RIP Scott Adams, Creator Of Dilbert, Champion Of The American Cubicle Dweller
Scott Adams, the brilliant creator of the “Dilbert” comic strip, died yesterday at the age of 68. He had metastatic prostate cancer.
Millions of us who dined daily on his cubicle humor for years, moved on to his podcast “Real Coffee With Scott Adams” after he was cancelled by leftists.
Yep, Adams came under siege in 2023 because of comments he made after reading the results of a shocking Rasmussen Poll showing that 26% of black Americans disagreed with the statement “It’s OK to be white,” while 21% of black respondents were unsure.
Adams said that with almost half of all blacks not believing it was ok to be white, they were part of a hate group.
The left screamed “Racist!” -without acknowledging the racism unmasked in the poll - and Adams’ cartoon career was over.
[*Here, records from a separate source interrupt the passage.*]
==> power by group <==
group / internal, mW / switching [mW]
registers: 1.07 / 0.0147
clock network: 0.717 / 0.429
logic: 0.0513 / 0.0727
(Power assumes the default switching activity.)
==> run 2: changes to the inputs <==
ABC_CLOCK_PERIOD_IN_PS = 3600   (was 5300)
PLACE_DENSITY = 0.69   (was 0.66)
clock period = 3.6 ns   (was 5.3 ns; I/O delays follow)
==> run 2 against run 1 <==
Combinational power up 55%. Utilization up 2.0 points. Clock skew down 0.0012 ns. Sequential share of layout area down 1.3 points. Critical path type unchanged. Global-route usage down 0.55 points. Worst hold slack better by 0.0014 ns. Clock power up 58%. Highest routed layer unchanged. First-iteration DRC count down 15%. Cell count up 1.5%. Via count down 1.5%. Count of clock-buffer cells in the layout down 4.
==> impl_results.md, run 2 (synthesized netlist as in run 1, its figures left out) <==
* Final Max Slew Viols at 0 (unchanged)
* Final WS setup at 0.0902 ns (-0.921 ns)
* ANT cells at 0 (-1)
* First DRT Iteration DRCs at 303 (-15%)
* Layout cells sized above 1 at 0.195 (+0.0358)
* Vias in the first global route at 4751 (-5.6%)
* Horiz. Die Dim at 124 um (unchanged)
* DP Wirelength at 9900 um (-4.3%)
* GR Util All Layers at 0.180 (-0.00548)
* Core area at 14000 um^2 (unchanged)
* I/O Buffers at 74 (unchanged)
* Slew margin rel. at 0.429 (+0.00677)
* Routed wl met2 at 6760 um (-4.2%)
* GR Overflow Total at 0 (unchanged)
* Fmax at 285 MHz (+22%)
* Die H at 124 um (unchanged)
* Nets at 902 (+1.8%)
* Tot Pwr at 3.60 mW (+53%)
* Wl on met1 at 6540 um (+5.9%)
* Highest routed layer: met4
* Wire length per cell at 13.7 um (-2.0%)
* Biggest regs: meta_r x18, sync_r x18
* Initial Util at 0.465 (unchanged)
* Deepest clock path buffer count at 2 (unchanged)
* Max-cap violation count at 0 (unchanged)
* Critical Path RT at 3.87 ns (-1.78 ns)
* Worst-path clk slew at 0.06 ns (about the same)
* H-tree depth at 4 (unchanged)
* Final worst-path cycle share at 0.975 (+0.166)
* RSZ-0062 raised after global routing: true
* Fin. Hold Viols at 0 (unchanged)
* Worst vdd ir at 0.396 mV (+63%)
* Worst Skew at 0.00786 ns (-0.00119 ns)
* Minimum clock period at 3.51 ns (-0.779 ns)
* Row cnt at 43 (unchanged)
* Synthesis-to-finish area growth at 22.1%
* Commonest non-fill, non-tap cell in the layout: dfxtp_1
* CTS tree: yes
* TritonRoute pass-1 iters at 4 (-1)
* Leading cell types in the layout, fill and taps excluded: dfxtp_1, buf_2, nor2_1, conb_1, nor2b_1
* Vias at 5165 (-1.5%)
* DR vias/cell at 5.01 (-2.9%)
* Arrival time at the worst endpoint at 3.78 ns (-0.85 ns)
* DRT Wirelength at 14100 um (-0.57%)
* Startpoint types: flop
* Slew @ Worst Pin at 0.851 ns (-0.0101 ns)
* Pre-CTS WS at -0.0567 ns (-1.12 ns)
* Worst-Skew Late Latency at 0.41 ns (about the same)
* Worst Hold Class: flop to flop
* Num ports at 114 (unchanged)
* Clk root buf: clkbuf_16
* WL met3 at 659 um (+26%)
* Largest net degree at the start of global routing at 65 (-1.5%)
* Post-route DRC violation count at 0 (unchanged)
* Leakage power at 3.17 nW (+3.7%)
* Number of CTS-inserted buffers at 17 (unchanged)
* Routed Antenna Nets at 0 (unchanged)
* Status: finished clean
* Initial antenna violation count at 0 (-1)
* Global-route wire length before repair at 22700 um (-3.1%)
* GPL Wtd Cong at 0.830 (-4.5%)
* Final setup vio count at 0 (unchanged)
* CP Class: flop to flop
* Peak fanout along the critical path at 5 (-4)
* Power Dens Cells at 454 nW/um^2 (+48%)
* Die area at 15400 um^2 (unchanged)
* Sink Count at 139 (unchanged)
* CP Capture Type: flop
## config.mk

```make
export PLATFORM = sky130hd
export DESIGN_NAME = ibrk_ctrl
export DESIGN_NICKNAME = d
export VERILOG_FILES = /design/src/rtl/ibrk_pkg.sv /design/src/rtl/ibrk_match_if.sv /design/src/rtl/ibrk_ctrl.sv /design/src/rtl/ibrk_chan_match.sv
export SDC_FILE = /design/constraint.sdc
export NUM_CORES = 1
export LEC_CHECK = 0
export BUFFER_PORTS_ARGS = -buffer_cell sky130_fd_sc_hd__buf_2
export CORE_AREA = 2 2 124 126
export CTS_CLUSTER_SIZE = 10
export DETAILED_ROUTE_END_ITERATION = 16
export DIE_AREA = 0 0 126 128
export PLACE_DENSITY_LB_ADDON = 0.3
export SYNTH_ARGS = -nofsm -noshare
export SYNTH_HDL_FRONTEND = slang
export SYNTH_SLANG_ARGS = --single-unit
```

## constraint.sdc

```tcl
create_clock -name ref_clk -period 1.2 [get_ports ref_clk]
set_input_delay 0.18 -clock ref_clk [delete_from_list [all_inputs] [get_ports ref_clk]]
set_output_delay 0.18 -clock ref_clk [all_outputs]
set_load 0.02 [all_outputs]
```

## src/rtl/ibrk_pkg.sv

```systemverilog
// Package of constants and types for the instruction break controller
package ibrk_pkg;
    // ------------------------------------------------------------
    // Sizes
    // ------------------------------------------------------------
    localparam int IBRK_CHANNELS = 2;      // Number of break channels
    localparam int IBRK_AW = 32;           // Address width
    localparam int IBRK_DW = 32;           // Data width
    localparam int IBRK_PW = 4;            // Exception priority width
    // User break interrupt priority level
    localparam logic [IBRK_PW-1:0] IBRK_UB_PRIO = 4'hF;
    localparam logic [IBRK_AW-1:0] IBRK_ADDR_RST = 32'h00000000;
    localparam logic [IBRK_AW-1:0] IBRK_MASK_RST = 32'h00000000;
    localparam logic [IBRK_DW-1:0] IBRK_DATA_RST = 32'h00000000;
    localparam logic [IBRK_AW-1:0] IBRK_HALF = 32'h00000002; // Halfword step
    // ------------------------------------------------------------
    // Types
    // ------------------------------------------------------------
    typedef enum logic [0:0] {
        IBRK_BUS_CPU = 1'b0,   // Instruction-side processor bus
        IBRK_BUS_SYS = 1'b1    // Internal system bus
    } ibrk_bus_t;
    typedef enum logic [0:0] {
        IBRK_WHEN_PRE  = 1'b0, // Before execution
        IBRK_WHEN_POST = 1'b1  // After execution
    } ibrk_when_t;
    typedef enum logic [1:0] {
        IBRK_RW_ANY   = 2'h0,
        IBRK_RW_READ  = 2'h1,
        IBRK_RW_WRITE = 2'h2,
        IBRK_RW_NONE  = 2'h3
    } ibrk_rw_t;
    typedef enum logic [1:0] {
        IBRK_ST_IDLE = 2'b00,  // No break pending
        IBRK_ST_PEND = 2'b01,  // Post break waits for retire
        IBRK_ST_REQ  = 2'b10   // Request raised
    } ibrk_state_t;
    typedef struct packed {
        logic enable;
        ibrk_bus_t bus;
        ibrk_when_t when_sel;
        ibrk_rw_t rw;
        logic ifetch;          // Match instruction fetch only
        logic data_en;         // Compare data as well
        logic [IBRK_AW-1:0] addr;
        logic [IBRK_AW-1:0] mask; // 1 bits are ignored
        logic [IBRK_DW-1:0] data;
    } ibrk_cfg_t;
endpackage

```

## src/rtl/ibrk_match_if.sv

```systemverilog
// Interface carrying per-channel match results to the controller core
`timescale 1ns/1ps
`default_nettype none
interface ibrk_match_if;
    import ibrk_pkg::*;
    logic [IBRK_CHANNELS-1:0] pre_hit;   // Pre-execution match
    logic [IBRK_CHANNELS-1:0] post_hit;  // Post-execution match
    modport src (output pre_hit, output post_hit);
    modport dst (input pre_hit, input post_hit);
endinterface
`default_nettype wire

```

## src/rtl/ibrk_ctrl.sv

```systemverilog
// Instruction break controller: channels, flags and user break request
`timescale 1ns/1ps
`default_nettype none
module ibrk_ctrl (
    input wire logic ref_clk,
    input wire logic rst_n,
    input wire logic standby,
    input wire ibrk_pkg::ibrk_cfg_t cfg0,
    input wire ibrk_pkg::ibrk_cfg_t cfg1,
    input wire logic cpu_valid,
    input wire logic [ibrk_pkg::IBRK_AW-1:0] cpu_addr,
    input wire logic cpu_ifetch,
    input wire logic cpu_upper32,
    input wire logic cpu_delay_slot,
    input wire logic insn_retire,
    input wire logic insn_halted,
    input wire logic insn_divide,
    input wire logic exc_valid,
    input wire logic [ibrk_pkg::IBRK_PW-1:0] exc_prio,
    input wire logic sys_valid,
    input wire logic [ibrk_pkg::IBRK_AW-1:0] sys_addr,
    input wire logic [ibrk_pkg::IBRK_DW-1:0] sys_data,
    input wire logic sys_write,
    input wire logic [ibrk_pkg::IBRK_CHANNELS-1:0] flag_clr,
    input wire logic ub_ack,
    output logic [ibrk_pkg::IBRK_CHANNELS-1:0] match_flag,
    output logic ub_req
);
    import ibrk_pkg::*;

    // ------------------------------------------------------------
    // Channel comparators
    // ------------------------------------------------------------
    ibrk_match_if mif ();
    ibrk_cfg_t cfg [IBRK_CHANNELS];   // Per-channel configuration
    assign cfg[0] = cfg0;
    assign cfg[1] = cfg1;

    genvar gi;
    generate
        for (gi = 0; gi < IBRK_CHANNELS; gi++) begin : g_chan
            ibrk_chan_match u_match (
                .cfg(cfg[gi]),
                .cpu_valid(cpu_valid),
                .cpu_addr(cpu_addr),
                .cpu_ifetch(cpu_ifetch),
                .cpu_upper32(cpu_upper32),
                .sys_valid(sys_valid),
                .sys_addr(sys_addr),
                .sys_data(sys_data),
                .sys_write(sys_write),
                .pre_hit(mif.pre_hit[gi]),
                .post_hit(mif.post_hit[gi])
            );
        end
    endgenerate

    // ------------------------------------------------------------
    // Qualified events
    // ------------------------------------------------------------
    logic [IBRK_CHANNELS-1:0] post_pend_q; // Post hits awaiting retire
    logic [IBRK_CHANNELS-1:0] pre_ev;
    logic [IBRK_CHANNELS-1:0] post_ev;
    logic exc_wins;          // Exception at or above user break priority present
    logic any_ev;

    // A pre-break in a delay slot is suppressed so no request
    // lands in front of the branch target
    always_comb begin
        exc_wins = exc_valid && (exc_prio > IBRK_UB_PRIO - 4'h1);
        pre_ev = mif.pre_hit & {IBRK_CHANNELS{!cpu_delay_slot}};
        // Retire or halt both complete a post-break, so a halted
        // divide still breaks; the pending pre-break of the next
        // instruction is already captured by its own fetch match
        post_ev = post_pend_q & {IBRK_CHANNELS{insn_retire || insn_halted}};
        if (standby) begin
            pre_ev = '0;
            post_ev = '0;
        end
        any_ev = |(pre_ev | post_ev);
    end

    // ------------------------------------------------------------
    // Post-break pending capture
    // ------------------------------------------------------------
    // Channels are tracked independently, so mixed pre/post on one
    // address may leave both flags set; software avoids that case
    always_ff @(posedge ref_clk or negedge rst_n) begin
        if (!rst_n) begin
            post_pend_q <= '0;
        end else if (standby) begin
            post_pend_q <= '0;
        end else begin
            post_pend_q <= (post_pend_q & ~post_ev) | mif.post_hit;
        end
    end

    // ------------------------------------------------------------
    // Condition-match flags
    // ------------------------------------------------------------
    // Set wins over clear so a fresh event is never lost
    always_ff @(posedge ref_clk or negedge rst_n) begin
        if (!rst_n) begin
            match_flag <= '0;
        end else begin
            match_flag <= (match_flag & ~flag_clr) | pre_ev | post_ev;
        end
    end

    // ------------------------------------------------------------
    // Request state machine
    // ------------------------------------------------------------
    ibrk_state_t state_q;
    // Divide halt with a pending pre-break on the next insn still
    // raises: the pre event comes from the fetch, not completion
    always_ff @(posedge ref_clk or negedge rst_n) begin
        if (!rst_n) begin
            state_q <= IBRK_ST_IDLE;
        end else begin
            case (state_q)
                IBRK_ST_IDLE: begin
                    if (any_ev && !exc_wins) begin
                        state_q <= IBRK_ST_REQ;
                    end else if (|post_pend_q && insn_divide) begin
                        state_q <= IBRK_ST_PEND;
                    end
                end
                IBRK_ST_PEND: begin
                    if (standby) begin
                        state_q <= IBRK_ST_IDLE;
                    end else if (any_ev && !exc_wins) begin
                        state_q <= IBRK_ST_REQ;
                    end else if (!(|post_pend_q)) begin
                        state_q <= IBRK_ST_IDLE;
                    end
                end
                IBRK_ST_REQ: begin
                    if (ub_ack || standby) begin
                        state_q <= IBRK_ST_IDLE;
                    end
                end
                default: state_q <= IBRK_ST_IDLE;
            endcase
        end
    end

    // Request is a registered level until acknowledged or standby
    always_ff @(posedge ref_clk or negedge rst_n) begin
        if (!rst_n) begin
            ub_req <= 1'b0;
        end else begin
            ub_req <= (state_q == IBRK_ST_REQ) && !ub_ack && !standby
                || ((state_q != IBRK_ST_REQ) && any_ev && !exc_wins);
        end
    end
endmodule
`default_nettype wire

```

## src/rtl/ibrk_chan_match.sv

```systemverilog
// One break channel comparator over its selected bus
`timescale 1ns/1ps
`default_nettype none
module ibrk_chan_match
    import ibrk_pkg::*;
(
    input wire ibrk_pkg::ibrk_cfg_t cfg,
    input wire logic cpu_valid,
    input wire logic [IBRK_AW-1:0] cpu_addr,
    input wire logic cpu_ifetch,
    input wire logic cpu_upper32,
    input wire logic sys_valid,
    input wire logic [IBRK_AW-1:0] sys_addr,
    input wire logic [IBRK_DW-1:0] sys_data,
    input wire logic sys_write,
    output logic pre_hit,
    output logic post_hit
);
    // ------------------------------------------------------------
    // Comparison
    // ------------------------------------------------------------
    logic on_cpu;   // Selected bus is the processor bus
    logic hit;      // Raw condition match
    logic lower_half; // Address names low half of 32-bit insn
    logic rw_ok;
    always_comb begin
        // Only one bus per channel, never both
        on_cpu = (cfg.bus == IBRK_BUS_CPU);
        rw_ok = 1'b1;
        case (cfg.rw)
            IBRK_RW_READ: rw_ok = !sys_write;
            IBRK_RW_WRITE: rw_ok = sys_write;
            IBRK_RW_NONE: rw_ok = 1'b0;
            default: rw_ok = 1'b1;
        endcase
        if (on_cpu) begin
            hit = cpu_valid && (cfg.ifetch == cpu_ifetch)
                && (((cpu_addr ^ cfg.addr) & ~cfg.mask) == IBRK_ADDR_RST);
            // Fetch addr is upper half; config addr one half above
            lower_half = cpu_upper32 && !cpu_ifetch ? 1'b0 :
                (cpu_upper32
                 && (((cpu_addr + IBRK_HALF) ^ cfg.addr) & ~cfg.mask) == IBRK_ADDR_RST);
        end else begin
            hit = sys_valid && rw_ok
                && (((sys_addr ^ cfg.addr) & ~cfg.mask) == IBRK_ADDR_RST)
                && (!cfg.data_en || sys_data == cfg.data);
            lower_half = 1'b0;
        end
        if (!cfg.enable) begin
            hit = 1'b0;
            lower_half = 1'b0;
        end
        // Lower-halfword pre-break is treated as a post-break
        pre_hit = hit && on_cpu && (cfg.when_sel == IBRK_WHEN_PRE);
        post_hit = (hit && (cfg.when_sel == IBRK_WHEN_POST || !on_cpu))
            || (lower_half && cpu_valid && cfg.when_sel == IBRK_WHEN_PRE);
    end
endmodule
`default_nettype wire

```

==> key figures, run 1 <==
Global route
  • Largest net degree at the start of global routing: 10
  • Grt total ovfl: 0
  • Gr usage total: 35.35%
  • Initial antenna violation count: 7
  • First-pass GRT wire length: between 40,000 and 50,000 um
  • Vias in the first global route: between 7,000 and 8,000

Clock tree
  • Clk slew on worst S/H paths: 0.04 ns
  • CTS tree: yes
  • H-tree levels: 1
  • Total CTS buffers: 3
  • Max clock buf depth: 2
  • Worst-skew pair later-pin latency: around 0.23 ns
  • CTS root buf: clkbuf_16
  • Clock sink count: 7

Placement
  • Pre-CTS WS: -1.338 ns
  • Post-Place Cells: approximately 1,400
  • Area after DPL: approximately 8500 um2
  • PortBufs: between 300 and 400
  • Detailed placement HPWL: 27,110 um
  • Gpl congestion: roughly 1.1

Synthesis
  • Post-synthesis mux area share: between 1.5 and 2%
  • Post-synth top area share: between 30% and 40%
  • Syn Nets: between 900 and 1,000
  • Post-synthesis sequential area ratio: under 10%
  • Main synth FF type: dfrtp_1
  • Synth async-reset ratio: between 90% and 100%
  • Post-synth cell types: 59
  • Number of synthesized register bits: 7
  • Leading post-synthesis cells by cell area: xnor2_1, o22ai_1, xor2_1, nor4_1, dfrtp_1
  • Largest area contributor in the netlist: xnor2_1
  • Synth Area in Compound Gates: a little under a fifth
  • Adder-Cell Fraction of Synth Area: less than 1%
  • Cells after Synth: around 600
  • XOR/XNOR Fraction of Synth Area: about half
  • Top post-synthesis cells by count: xnor2_1, o22ai_1, xor2_1, nor2_1, nor4_1
  • Yosys Warn Count: 0
  • Largest family of logic cells by synthesized area: XOR/XNOR gates
  • Mapped Avg Cell Area: 7.278 um2
  • Count leader, synth: xnor2_1
  • Synthesized cell area: between 4000 and 5000 um2
  • Post-synth EDFFs: 0
  • Simple-gate share of the synthesized area: between 20% and 30%

STA
  • Max-slew headroom: between 60% and 70%
  • F_max: between 400 and 500 MHz
  • Post-route setup slack: -0.9276 ns
  • Period minus WS final: roughly 2.1 ns
  • Endpoints failing setup: 7
  • Slew Viols, Final: 0
  • Clk_skew: 0.0002763 ns
  • Tightest Pin Transition: ~0.49 ns
  • Final period utilization: 177.3%
  • RSZ-0062 raised after global routing: true
  • Final hold vios: 0

Worst setup path
  • CP Max Fanout: 2
  • Worst Setup End Kind: flop
  • Critical path launch point type: primary input
  • Setup CP Type: in -> reg
  • Crit path required time: between 1 and 1.5 ns
  • Worst EP arrival: around 2.3 ns

Layout
  • Area delta synth->final: 115.0%
  • Layout cells sized above 1: between 60% and 70%
  • Final Instance Area: about 9500 um2
  • Total Nets Final: 1,544
  • Final Util: between 60% and 70%
  • Final Non-Filler Cells: ~1,400

Die
  • Core ar.: 14,860 um2
  • Die Ht: between 100 and 150 um
  • Die ar.: about 16,000 um2
  • Boundary Pins: 325
  • DIE WIDTH: 126 um
  • Row count: 45
  • Initial Util: 29.67%

Hold path
  • Min-Delay Path Class: in -> reg

Drt
  • Top layer in use: met5
  • Iter 0 DRT Violations: between 500 and 600
  • Drt drc: 0
  • TritonRoute pass-1 iters: 5
  • Wirelength, routed: around 30,000 um
  • Vias per Instance: around 5.3
  • Metal2 WL: roughly 14,000 um
  • M1 wire length: ~11,000 um
  • Routed wl met3: 2877 um
  • WL/cell: around 21 um
  • Via Count: between 7,000 and 8,000
  • ANT nets after route: 0

Pwr
  • Power Total: approximately 4600 uW
  • VDD IR max: ~420 uV
  • Pwr per Cell Area: between 400 and 500 nW/um2
  • Lkg Pwr: around 0.0045 uW

Flow run
  • Reported max-cap violation count: 0

Status
  • Failing checks: setup timing
  • Outcome: finished with violations
`config.mk`:
```
export PLATFORM = sky130hd
export DESIGN_NAME = cip_custom_port
export DESIGN_NICKNAME = d
export VERILOG_FILES = /design/src/core/cip_pkg.sv /design/src/core/cip_op_unit.sv /design/src/core/cip_custom_port.sv
export SDC_FILE = /design/constraint.sdc
export NUM_CORES = 1
export LEC_CHECK = 0
export BUFFER_PORTS_ARGS = -buffer_cell sky130_fd_sc_hd__buf_2
export CAP_MARGIN = 20
export CELL_PAD_IN_SITES_DETAIL_PLACEMENT = 1
export CELL_PAD_IN_SITES_GLOBAL_PLACEMENT = 1
export CORE_MARGIN = 3
export CORE_UTILIZATION = 35
export CTS_BUF_LIST = sky130_fd_sc_hd__clkbuf_4 sky130_fd_sc_hd__clkbuf_8
export CTS_CLUSTER_SIZE = 16
export DETAILED_ROUTE_END_ITERATION = 6
export PLACE_DENSITY = 0.68
export SLEW_MARGIN = 20
export SYNTH_ARGS = -nofsm -noshare
export SYNTH_HDL_FRONTEND = slang
export SYNTH_HIERARCHICAL = 1
export SYNTH_SLANG_ARGS = --single-unit
```
`constraint.sdc`:
```
create_clock -name sys_clk_in -period 3.6 [get_ports sys_clk_in]
set_clock_uncertainty 0.05 [all_clocks]
set_input_delay 0.18 -clock sys_clk_in [delete_from_list [all_inputs] [get_ports sys_clk_in]]
set_output_delay 0.18 -clock sys_clk_in [all_outputs]
set_load 0.01 [all_outputs]
```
Prior to being cancelled, Dilbert appeared daily in more than 2,000 publications. My cubicle at The Virginian-Pilot wasn’t the only one littered with hilarious yellowed Dilbert strips that I’d clipped and thumb-tacked to my walls.
This man gave millions of workers a laugh at the expense of their loser bosses. It was just the tonic we needed to get through another day of working for idiots.
Adams had another even more fatal flaw, which guaranteed that even in death the left would seethe with hatred for the man who suffered for years with cancer: He supported President Donald Trump.
As a reward for his conservatism and 2023 comments, the legacy media took shots at Adams even in death.
By contrast, look how reverential corporate media was to Abu Bakr al-Baghdadi when the leader of Isis, a terrorist who was responsible for the deaths of untold thousands of innocent people, died in 2019.
This is the woke left. They’ll tiptoe around terrorists, for fear of offending the jihadis, they’ll even overlook a murderer, but are quick to cancel anyone on the right who - in their twisted minds - makes a misstep.
No matter how much you think you hate them you don’t hate the legacy media enough.